Trade Ministry warns Middle East crisis threatens Kenya export revenues

Business · Chrispho Owuor · April 21, 2026
Trade Ministry warns Middle East crisis threatens Kenya export revenues
Trade, Investment and Promotion CS, Lee Kinyanjui . PHOTO/Kinjanjui
In Summary

The Ministry of Investments, Trade and Industry warns the Middle East crisis is disrupting maritime and air cargo routes, delaying shipments and raising freight and fuel costs, threatening billions in annual export revenue. Measures are underway to cushion exporters.

The Ministry of Investments, Trade and Industry has warned that the ongoing Middle East crisis is threatening Kenya’s export sector, putting at risk billions in trade revenue.

Trade CS, Lee Kinynjui say disruptions in logistics, rising fuel costs, and delayed shipments are affecting key industries, as the government rolls out measures to cushion exporters and sustain trade flows.

In a statement issued on Tuesday, the ministry said the geopolitical tensions are threatening a key pillar of Kenya’s economy, which relies heavily on exports for foreign exchange earnings and overall economic stability.

“Kenya's exports reached a record Sh1.1 trillion in 2024, supported by strong performance in horticulture, tea, apparel and emerging manufacturing sectors,” the statement said.

However, it cautioned that the current crisis now places at risk approximately Sh164.6 billion worth of annual exports to the Middle East, which has become one of Kenya’s most strategic and fastest-growing markets.

Beyond direct trade, the ministry noted that the Middle East plays a central role as a global logistics and transshipment hub, meaning disruptions in the region have far-reaching effects on Kenya’s access to international markets.

“Disruptions in this region are therefore affecting not only exports to Gulf markets, but also Kenya's access to Europe, Asia and North America,” the statement added.

The ministry highlighted significant disruptions to both maritime and air cargo routes, particularly through the Red Sea and Gulf corridors, which are key channels for Kenyan exports.

“The crisis has led to the suspension and restriction of key maritime and air cargo routes,” it said.

As a result, transit times have increased by between 10 and 20 days, while freight costs have risen sharply. Air cargo delays of up to 48 hours are also being reported, affecting time-sensitive goods.

These challenges are particularly severe for perishable and high-value exports, including flowers, fresh produce, meat, dairy products, and specialty coffee.

“Air cargo delays of up to 48 hours are impacting perishable exports such as flowers and fresh produce,” the ministry said.

The statement also pointed to rising global oil prices as another major factor, noting that increased fuel costs are driving up production and logistics expenses across multiple sectors.
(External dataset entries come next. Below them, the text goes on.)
<file path="src/rtl/core/lwpe_pkg.sv">
// Package for the LED wipe/pulse engine: field widths, register indexes,
// input kind codes and the saturating channel add. No dependencies.
package lwpe_pkg;

  localparam int CH_W     = 8;   // one color channel
  localparam int PIX_W    = 24;  // packed RGB pixel
  localparam int IDX_W    = 5;   // emitted pixel index
  localparam int POS_W    = 6;   // wipe position and stream counter
  localparam int STEP_W   = 8;
  localparam int LEN_W    = 7;
  localparam int OFF_W    = 8;   // signed brightness offset
  localparam int CALC_W   = 10;  // signed width for offset and channel sums
  localparam int APB_AW   = 3;
  localparam int APB_DW   = 32;

  localparam logic [LEN_W-1:0] LEN_RESET = 7'd32;

  // Register indexes, decoded from paddr[2]
  localparam logic REG_STEP   = 1'b0;
  localparam logic REG_LENGTH = 1'b1;

  // Input item kinds
  localparam logic KIND_SET  = 1'b0;
  localparam logic KIND_TICK = 1'b1;

  localparam logic signed [CALC_W-1:0] CH_MAX = 10'sd255;

  // Add a signed offset to one channel, clamp to 0..255
  function automatic logic [CH_W-1:0] sat_add(input logic [CH_W-1:0] ch,
                                               input logic signed [OFF_W-1:0] off);
    logic signed [CALC_W-1:0] sum;
    sum = $signed({2'b00, ch}) + $signed({{2{off[OFF_W-1]}}, off});
    if (sum < 0) begin
      return '0;
    end else if (sum > CH_MAX) begin
      return '1;
    end
    return sum[CH_W-1:0];
  endfunction

endpackage

</file>
<file path="src/rtl/core/lwpe_if.sv">
// Valid/ready channel interfaces for the LED wipe/pulse engine.
// Depends on lwpe_pkg for field widths.
interface lwpe_cmd_if import lwpe_pkg::*; ();
  logic            valid;
  logic            ready;
  logic            kind;
  logic [CH_W-1:0] new_red;
  logic [CH_W-1:0] new_green;
  logic [CH_W-1:0] new_blue;

  modport source (output valid, kind, new_red, new_green, new_blue, input ready);
  modport sink   (input valid, kind, new_red, new_green, new_blue, output ready);
endinterface

interface lwpe_pix_if import lwpe_pkg::*; ();
  logic             valid;
  logic             ready;
  logic [IDX_W-1:0] pixel_index;
  logic [CH_W-1:0]  out_red;
  logic [CH_W-1:0]  out_green;
  logic [CH_W-1:0]  out_blue;
  logic             last_pixel;

  modport source (output valid, pixel_index, out_red, out_green, out_blue, last_pixel,
                  input ready);
  modport sink   (input valid, pixel_index, out_red, out_green, out_blue, last_pixel,
                  output ready);
endinterface

</file>
<file path="src/rtl/core/lwpe_ram.sv">
// Generic single-write, single-read RAM with registered read data.
// No dependencies.
module lwpe_ram #(
  parameter int WIDTH = 24,
  parameter int DEPTH = 32
) (
  input  logic                                      clk,
  input  logic                                      we,
  input  logic [(DEPTH > 1 ? $clog2(DEPTH) : 1)-1:0] waddr,
  input  logic [WIDTH-1:0]                          wdata,
  input  logic                                      re,
  input  logic [(DEPTH > 1 ? $clog2(DEPTH) : 1)-1:0] raddr,
  output logic [WIDTH-1:0]                          rdata
);

  logic [WIDTH-1:0] mem [DEPTH];

  always_ff @(posedge clk) begin
    if (we) begin
      mem[waddr] <= wdata;
    end
    if (re) begin
      rdata <= mem[raddr];
    end
  end

endmodule

</file>
<file path="src/rtl/core/led_wipe_pulse_engine.sv">
// LED wipe/pulse engine top level. Depends on lwpe_pkg, lwpe_if and lwpe_ram.
//
// The engine holds a strip of STRIP_LEN RGB pixels in a RAM, a base color, a
// wipe position and a triangle-wave brightness offset. A set-color item stores
// the base color and restarts the wipe; it produces no pixels. A tick item
// writes the base color into the next pixel (while the wipe runs) and moves
// the offset by the step size, reversing at +/- the fold length. If either
// changed, a frame of STRIP_LEN pixels follows in index order, each channel
// offset with saturation at 0 and 255 (no offset when the step size is zero);
// the stored pixels are left untouched. A tick is accepted and updates the
// state first; then one saturating-add per channel handles one pixel per cycle
// while the output does not stall, behind the RAM's registered read, and the
// last read drains into the output register. cmd.ready is high only between
// frames; the last pixel may still wait in the output register while the next
// item is taken. Pixels never written read as zero through per-entry valid bits.
// Registers: step size at byte 0, fold length at byte 4 (reset 32).
module led_wipe_pulse_engine
  import lwpe_pkg::*;
#(
  parameter int STRIP_LEN = 32
) (
  input  logic              clk,
  input  logic              rst,
  lwpe_cmd_if.sink          cmd,
  lwpe_pix_if.source        pix,
  input  logic              psel,
  input  logic              penable,
  input  logic              pwrite,
  input  logic [APB_AW-1:0] paddr,
  input  logic [APB_DW-1:0] pwdata,
  output logic [APB_DW-1:0] prdata,
  output logic              pready
);

  localparam int ADDR_W = (STRIP_LEN > 1) ? $clog2(STRIP_LEN) : 1;
  localparam logic [POS_W-1:0] LED_END  = POS_W'(STRIP_LEN);
  localparam logic [POS_W-1:0] LED_LAST = POS_W'(STRIP_LEN - 1);

  // Sequencer state
  localparam logic ST_IDLE   = 1'b0;
  localparam logic ST_STREAM = 1'b1;

  logic state;

  // Configuration
  logic [STEP_W-1:0] step_size;
  logic [LEN_W-1:0]  fold_len;

  // Engine state
  logic [PIX_W-1:0]        base_color;
  logic [POS_W-1:0]        wipe_position;
  logic signed [OFF_W-1:0] bright_off;
  logic                    pulse_rising;
  logic [STRIP_LEN-1:0]    written;

  // Frame streaming
  logic signed [OFF_W-1:0] apply_off;
  logic [POS_W-1:0]        rd_idx;
  logic                    d_valid;
  logic [POS_W-1:0]        d_idx;
  logic                    d_written;
  logic [PIX_W-1:0]        rdata;

  // Output register
  logic             out_valid;
  logic [IDX_W-1:0] o_idx;
  logic [CH_W-1:0]  o_red;
  logic [CH_W-1:0]  o_green;
  logic [CH_W-1:0]  o_blue;
  logic             o_last;

  logic cmd_fire;
  logic cfg_write;
  logic wipe_active;
  logic out_free;
  logic rd_more;
  logic ram_we;
  logic ram_re;
  logic [PIX_W-1:0] px;

  logic signed [CALC_W-1:0] len_s;
  logic signed [CALC_W-1:0] off_sum;
  logic signed [OFF_W-1:0]  bright_off_next;
  logic                     pulse_rising_next;

  assign pready    = 1'b1;
  assign cfg_write = psel && penable && pwrite && pready;
  assign prdata    = (paddr[2] == REG_LENGTH) ? APB_DW'(fold_len) : APB_DW'(step_size);

  assign cmd.ready   = (state == ST_IDLE);
  assign cmd_fire    = cmd.valid && cmd.ready;
  assign wipe_active = (wipe_position < LED_END);

  // Triangle step: full-width sum, then fold back at +/- the fold length
  assign len_s   = $signed({3'b000, fold_len});
  assign off_sum = pulse_rising
                 ? $signed({{2{bright_off[OFF_W-1]}}, bright_off})
                   + $signed({2'b00, step_size})
                 : $signed({{2{bright_off[OFF_W-1]}}, bright_off})
                   - $signed({2'b00, step_size});

  always_comb begin
    bright_off_next   = off_sum[OFF_W-1:0];
    pulse_rising_next = pulse_rising;
    if (off_sum >= len_s) begin
      bright_off_next   = OFF_W'(len_s - 10'sd1);
      pulse_rising_next = 1'b0;
    end else if (off_sum <= -len_s) begin
      bright_off_next   = OFF_W'(10'sd1 - len_s);
      pulse_rising_next = 1'b1;
    end
  end

  // Output stage frees when empty or its transfer completes this cycle
  assign out_free = !out_valid || pix.ready;
  assign rd_more  = (rd_idx < LED_END);
  assign ram_we   = cmd_fire && (cmd.kind == KIND_TICK) && wipe_active;
  assign ram_re   = (state == ST_STREAM) && out_free && rd_more;
  assign px       = d_written ? rdata : '0;

  lwpe_ram #(
    .WIDTH (PIX_W),
    .DEPTH (STRIP_LEN)
  ) u_store (
    .clk   (clk),
    .we    (ram_we),
    .waddr (wipe_position[ADDR_W-1:0]),
    .wdata (base_color),
    .re    (ram_re),
    .raddr (rd_idx[ADDR_W-1:0]),
    .rdata (rdata)
  );

  always_ff @(posedge clk) begin
    if (rst) begin
      state         <= ST_IDLE;
      step_size     <= '0;
      fold_len      <= LEN_RESET;
      base_color    <= '0;
      wipe_position <= LED_END;
      bright_off    <= '0;
      pulse_rising  <= 1'b1;
      written       <= '0;
      rd_idx        <= '0;
      d_valid       <= 1'b0;
      out_valid     <= 1'b0;
    end else begin
      if (cfg_write) begin
        unique case (paddr[2])
          REG_STEP:   step_size <= pwdata[STEP_W-1:0];
          REG_LENGTH: fold_len  <= pwdata[LEN_W-1:0];
          default:    ;
        endcase
      end

      unique case (state)
        ST_IDLE: begin
          if (cmd_fire) begin
            if (cmd.kind == KIND_SET) begin
              base_color    <= {cmd.new_red, cmd.new_green, cmd.new_blue};
              wipe_position <= '0;
            end else begin
              // Advance the wipe and the pulse, then stream if anything moved
              if (wipe_active) begin
                written[wipe_position[ADDR_W-1:0]] <= 1'b1;
                wipe_position <= wipe_position + POS_W'(1);
              end
              if (step_size != '0) begin
                bright_off   <= bright_off_next;
                pulse_rising <= pulse_rising_next;
              end
              if (wipe_active || (step_size != '0)) begin
                state  <= ST_STREAM;
                rd_idx <= '0;
              end
            end
          end
        end
        ST_STREAM: begin
          if (out_free) begin
            if (rd_more) begin
              rd_idx  <= rd_idx + POS_W'(1);
              d_valid <= 1'b1;
            end else begin
              // Last pixel moves to the output register this cycle
              d_valid <= 1'b0;
              state   <= ST_IDLE;
            end
          end
        end
        default: state <= ST_IDLE;
      endcase

      if (out_free) begin
        out_valid <= d_valid;
      end
    end
  end

  // Payload registers: no reset needed
  always_ff @(posedge clk) begin
    if (cmd_fire && (cmd.kind == KIND_TICK)) begin
      apply_off <= (step_size != '0) ? bright_off_next : '0;
    end
    if (ram_re) begin
      d_idx     <= rd_idx;
      d_written <= written[rd_idx[ADDR_W-1:0]];
    end
    if (out_free && d_valid) begin
      o_idx   <= d_idx[IDX_W-1:0];
      o_red   <= sat_add(px[23:16], apply_off);
      o_green <= sat_add(px[15:8], apply_off);
      o_blue  <= sat_add(px[7:0], apply_off);
      o_last  <= (d_idx == LED_LAST);
    end
  end

  assign pix.valid       = out_valid;
  assign pix.pixel_index = o_idx;
  assign pix.out_red     = o_red;
  assign pix.out_green   = o_green;
  assign pix.out_blue    = o_blue;
  assign pix.last_pixel  = o_last;

  // Pending read data exists only inside a frame
  a_dvalid_in_stream: assert property (@(posedge clk) disable iff (rst)
    d_valid |-> (state == ST_STREAM))
    else $error("read stage valid outside a frame");

  // Stream counter never runs past the strip
  a_rd_idx_range: assert property (@(posedge clk) disable iff (rst)
    rd_idx <= LED_END)
    else $error("stream counter beyond LED count");

  // A tick with the wipe running always starts a frame
  a_tick_starts_frame: assert property (@(posedge clk) disable iff (rst)
    (cmd_fire && (cmd.kind == KIND_TICK) && wipe_active) |=> (state == ST_STREAM))
    else $error("tick with wipe running did not start a frame");

  // The offset stays within +/-126 after any update
  a_offset_range: assert property (@(posedge clk) disable iff (rst)
    (bright_off != -8'sd128) && (bright_off != 8'sd127))
    else $error("pulse offset out of range");

endmodule

</file>
<file path="src/flat_wrapper.sv">
// flat-port wrapper written by rule: the top's interface ports become plain ports
module led_wipe_pulse_engine_flat import lwpe_pkg::*;
#(
  parameter int STRIP_LEN = 32
)
  (clk, rst, psel, penable, pwrite, paddr, pwdata, prdata, pready, cmd_valid, cmd_kind, cmd_new_red, cmd_new_green, cmd_new_blue, cmd_ready, pix_valid, pix_pixel_index, pix_out_red, pix_out_green, pix_out_blue, pix_last_pixel, pix_ready);
  lwpe_cmd_if cmd_i ();
  lwpe_pix_if pix_i ();
  input  logic clk;
  input  logic rst;
  input  logic psel;
  input  logic penable;
  input  logic pwrite;
  input  logic [APB_AW-1:0] paddr;
  input  logic [APB_DW-1:0] pwdata;
  output logic [APB_DW-1:0] prdata;
  output logic pready;
  input wire logic [$bits(cmd_i.valid)-1:0] cmd_valid;
  input wire logic [$bits(cmd_i.kind)-1:0] cmd_kind;
  input wire logic [$bits(cmd_i.new_red)-1:0] cmd_new_red;
  input wire logic [$bits(cmd_i.new_green)-1:0] cmd_new_green;
  input wire logic [$bits(cmd_i.new_blue)-1:0] cmd_new_blue;
  output wire logic [$bits(cmd_i.ready)-1:0] cmd_ready;
  output wire logic [$bits(pix_i.valid)-1:0] pix_valid;
  output wire logic [$bits(pix_i.pixel_index)-1:0] pix_pixel_index;
  output wire logic [$bits(pix_i.out_red)-1:0] pix_out_red;
  output wire logic [$bits(pix_i.out_green)-1:0] pix_out_green;
  output wire logic [$bits(pix_i.out_blue)-1:0] pix_out_blue;
  output wire logic [$bits(pix_i.last_pixel)-1:0] pix_last_pixel;
  input wire logic [$bits(pix_i.ready)-1:0] pix_ready;
  assign cmd_i.valid = cmd_valid;
  assign cmd_i.kind = cmd_kind;
  assign cmd_i.new_red = cmd_new_red;
  assign cmd_i.new_green = cmd_new_green;
  assign cmd_i.new_blue = cmd_new_blue;
  assign cmd_ready = cmd_i.ready;
  assign pix_valid = pix_i.valid;
  assign pix_pixel_index = pix_i.pixel_index;
  assign pix_out_red = pix_i.out_red;
  assign pix_out_green = pix_i.out_green;
  assign pix_out_blue = pix_i.out_blue;
  assign pix_last_pixel = pix_i.last_pixel;
  assign pix_i.ready = pix_ready;
  led_wipe_pulse_engine #(.STRIP_LEN(STRIP_LEN)) u_core (.clk(clk), .rst(rst), .cmd(cmd_i), .pix(pix_i), .psel(psel), .penable(penable), .pwrite(pwrite), .paddr(paddr), .pwdata(pwdata), .prdata(prdata), .pready(pready));
endmodule
</file>
<file path="config.mk">
export PLATFORM = sky130hd
export DESIGN_NAME = led_wipe_pulse_engine_flat
export DESIGN_NICKNAME = d
export VERILOG_FILES = /design/src/rtl/core/lwpe_pkg.sv /design/src/rtl/core/lwpe_if.sv /design/src/rtl/core/lwpe_ram.sv /design/src/rtl/core/led_wipe_pulse_engine.sv /design/src/flat_wrapper.sv
export SDC_FILE = /design/constraint.sdc
export NUM_CORES = 1
export LEC_CHECK = 0
export BUFFER_PORTS_ARGS = -buffer_cell sky130_fd_sc_hd__buf_2
export CAP_MARGIN = 15
export CORE_MARGIN = 5
export CORE_UTILIZATION = 62
export DETAILED_ROUTE_END_ITERATION = 8
export PLACE_DENSITY_LB_ADDON = 0.1
export SLEW_MARGIN = 20
export SYNTH_ARGS = -nofsm -noshare
export SYNTH_HDL_FRONTEND = slang
export SYNTH_HIERARCHICAL = 1
export SYNTH_SLANG_ARGS = --single-unit
export TNS_END_PERCENT = 1
</file>
<file path="constraint.sdc">
create_clock -name clk -period 6.2 [get_ports clk]
set_clock_uncertainty 0.15 [all_clocks]
set_input_delay 0.62 -clock clk [delete_from_list [all_inputs] [get_ports clk]]
set_output_delay 0.62 -clock clk [all_outputs]
set_load 0.02 [all_outputs]
</file>
# Word level (Yosys, flattened, before mapping)
# Memory sizes are Yosys's and may differ from the RTL's. A register that Yosys moved wholly into a read port is not among the register bits.
# Cells that the tools add are included.
[classes]
add_sub_neg = 10
order_cmp = 13
n_eq_ne = 7
mux = 45
n_bitwise = 4
n_reduce_logical = 23
[op_table]
columns = ["op", "n"]
rows = [
  ["2-to-1 mux 8 bit", 12],
  ["2-to-1 mux 6 bit", 7],
  ["bitwise OR 32 bit", 1],
  ["adder 9 x 8 -> 10 bit", 3],
  ["> comparator 10 x 9 -> 1 bit, second input constant", 3],
  ["less-than comparator 10 x 1 -> 1 bit, second input constant", 3],
  ["2-to-1 mux 24 bit", 1],
  ["2-to-1 mux 1 bit", 20],
  ["adder 6 x 1 -> 6 bit, second input constant", 2],
  ["less-than comparator 5 x 6 -> 1 bit, second input constant", 2],
  ["less-than comparator 6 bit, second input constant", 2],
  ["one-hot mux 6 bit (2 select lines)", 1],
  ["adder 8 x 9 -> 10 bit", 1],
  [">= comparator 10 x 8 -> 1 bit", 1],
  ["<= comparator 10 bit", 1],
  ["2-to-1 mux 10 bit", 1],
  ["!= test 2 bit, second input constant", 5],
  ["negation 7 -> 10 bit", 1],
  ["AND reduction 5 bit", 2],
  ["subtractor 8 x 9 -> 10 bit", 1],
  ["logical AND 1 bit", 9],
  ["AND reduction 4 bit", 2],
  ["nonzero test 8 bit", 1],
  ["subtractor 1 x 7 -> 8 bit, first input constant", 1],
  ["13 further kinds", 19],
]
[word_totals]
register_bits = 140
ram_bits = 768
inputBits = 67
memories = 1
[memory_table]
columns = ["memory", "words", "word_bits", "rd", "rd_clocked_by_memory_dff", "wr", "line", "text"]
rows = [
  ["u_core.u_store.mem", 32, 24, 1, 1, 1, "lwpe_ram.sv:16", "logic [WIDTH-1:0] mem [DEPTH];"],
]

# Logic depth before layout (Yosys ltp)
# Gate-level depths: netlist (run 1).
[depth]
word_depth = 7
mapped_depth = 23

# Hierarchy
# The synthesis (run 1) kept the hierarchy.
[modules_own_cells]
columns = ["module", "n_inst", "cells_each", "area_per_inst_um2"]
rows = [
  ["lwpe_ram", 1, 1711, 30720.7],
  ["led_wipe_pulse_engine", 1, 915, 8287.9],
]

# Worst setup path before layout (run 1)
# No wires, ideal clock.
[synth_path]
kind = "flip-flop to flip-flop"
start = "reg u_core.step_size[0]"
end = "reg u_core.apply_off[3], data pin"
setup_ns = 0.280
t_arrival_ns = 4.281
slack_ns = 1.489
stages_incl_launch_ff = 23
cell_sequence = "dfxtp_1 > inv_1 > ha_1 > and4b_1 > clkbuf_1 > nor2_1 > ha_1 > buf_1 > a21oi_1 > o21ai_0 > or3_1 > and2_1 > inv_1 > buf_2 > ha_1 > nor4b_2 > nor3b_1 > o221a_2 > a2111oi_4 > buf_2 > nor2_1 > a221oi_2 > a311oi_1"
[synth_via]
elab_chain_len = 5
elab_cells_between_ends = 8
classes_between = "add/sub (2); order compare (2); mux (3); reduce/logical (1)"
[synth_lines]
columns = ["element", "line", "text"]
rows = [
  ["start: declaration", "led_wipe_pulse_engine.sv:46", "logic [STEP_W-1:0] step_size;"],
  ["start signal: assignment", "led_wipe_pulse_engine.sv:150", "REG_STEP: step_size <= pwdata[STEP_W-1:0];"],
  ["subtractor 8 x 9 -> 10 bit or adder 8 x 9 -> 10 bit (tied branches)", "led_wipe_pulse_engine.sv:100, led_wipe_pulse_engine.sv:98", ""],
  ["2-to-1 mux 10 bit", "led_wipe_pulse_engine.sv:97", "? $signed({{2{bright_off[OFF_W-1]}}, bright_off})"],
  ["<= comparator 10 bit", "led_wipe_pulse_engine.sv:108", "end else if (off_sum <= -len_s) begin"],
  ["2-to-1 mux 8 bit", "led_wipe_pulse_engine.sv:108", ""],
  ["2-to-1 mux 8 bit", "led_wipe_pulse_engine.sv:105", "if (off_sum >= len_s) begin"],
  ["end signal: assignment", "led_wipe_pulse_engine.sv:203", "apply_off <= (step_size != '0) ? bright_off_next : '0;"],
  ["end: declaration", "led_wipe_pulse_engine.sv:57", "logic signed [OFF_W-1:0] apply_off;"],
]
# Parallel ways exist; a longest one is shown, timed or not.
# A chain may end at the register's enable or synchronous reset.

# Worst setup path in the final report (run 1)
[layout_path]
start = "reg u_core.step_size[0]"
end = "reg u_core.apply_off[2], data pin"
# Same word-level chain as after synthesis.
“Fuel alone accounts for up to 50 percent of logistics costs,” it said, adding that this is significantly affecting exporters’ competitiveness.

Across various value chains, the impact is already being felt. The floriculture industry is incurring weekly losses due to spoilage and shipment delays, while meat exports in some cases have dropped to less than 5 percent of normal volumes.

Dairy producers and other sectors are also experiencing disruptions, while tea exports, where the Middle East accounts for up to 35 percent of volumes, are facing declining prices and market access risks.

The ministry further warned that disruptions in labour markets and logistics could affect diaspora remittances, adding pressure to the country’s foreign exchange position.

“Over 400,000 Kenyans work in the Gulf in sectors like hospitality, construction, and domestic services,” the statement said.

In response to the challenges, the government has introduced a series of immediate and medium-term measures aimed at cushioning the economy and protecting key export sectors.

Among the interventions is a temporary reduction of VAT on petroleum products from 16 percent to 8 percent, intended to ease cost pressures resulting from rising global oil prices.

“A multi-agency framework has been activated to monitor fuel pricing, freight costs and supply chain stability,” the ministry said.

Efforts are also underway to sustain export flows by securing alternative cargo routes in collaboration with Kenya Airways, international carriers, and logistics partners.

At the same time, efficiency improvements are being implemented at major entry and exit points, including Port of Mombasa and Lamu Port, to reduce delays and enhance cargo handling capacity.

The government is also engaging with shipping lines to address rising freight and insurance costs, while exploring long-term strategies to reduce reliance on single transit corridors.

“The current situation reaffirms the need to reduce reliance on single transit corridors,” the statement said.

As part of its broader strategy, Kenya is accelerating efforts to diversify export markets, particularly in Asia, Europe, and emerging markets in Latin America, while strengthening intra-African trade.

Regional and continental trade frameworks, including the East African Community, COMESA, Tripartite Free Trade Area, and African Continental Free Trade Area, were highlighted as critical in expanding market access and building long-term resilience.

The ministry reaffirmed the government’s commitment to safeguarding the country’s economic interests amid the evolving global crisis.

“The Government remains firmly committed to protecting Kenyan farmers, manufacturers and exporters, while ensuring continuity of trade and positioning the country for sustained growth in an increasingly complex global environment,” the statement said.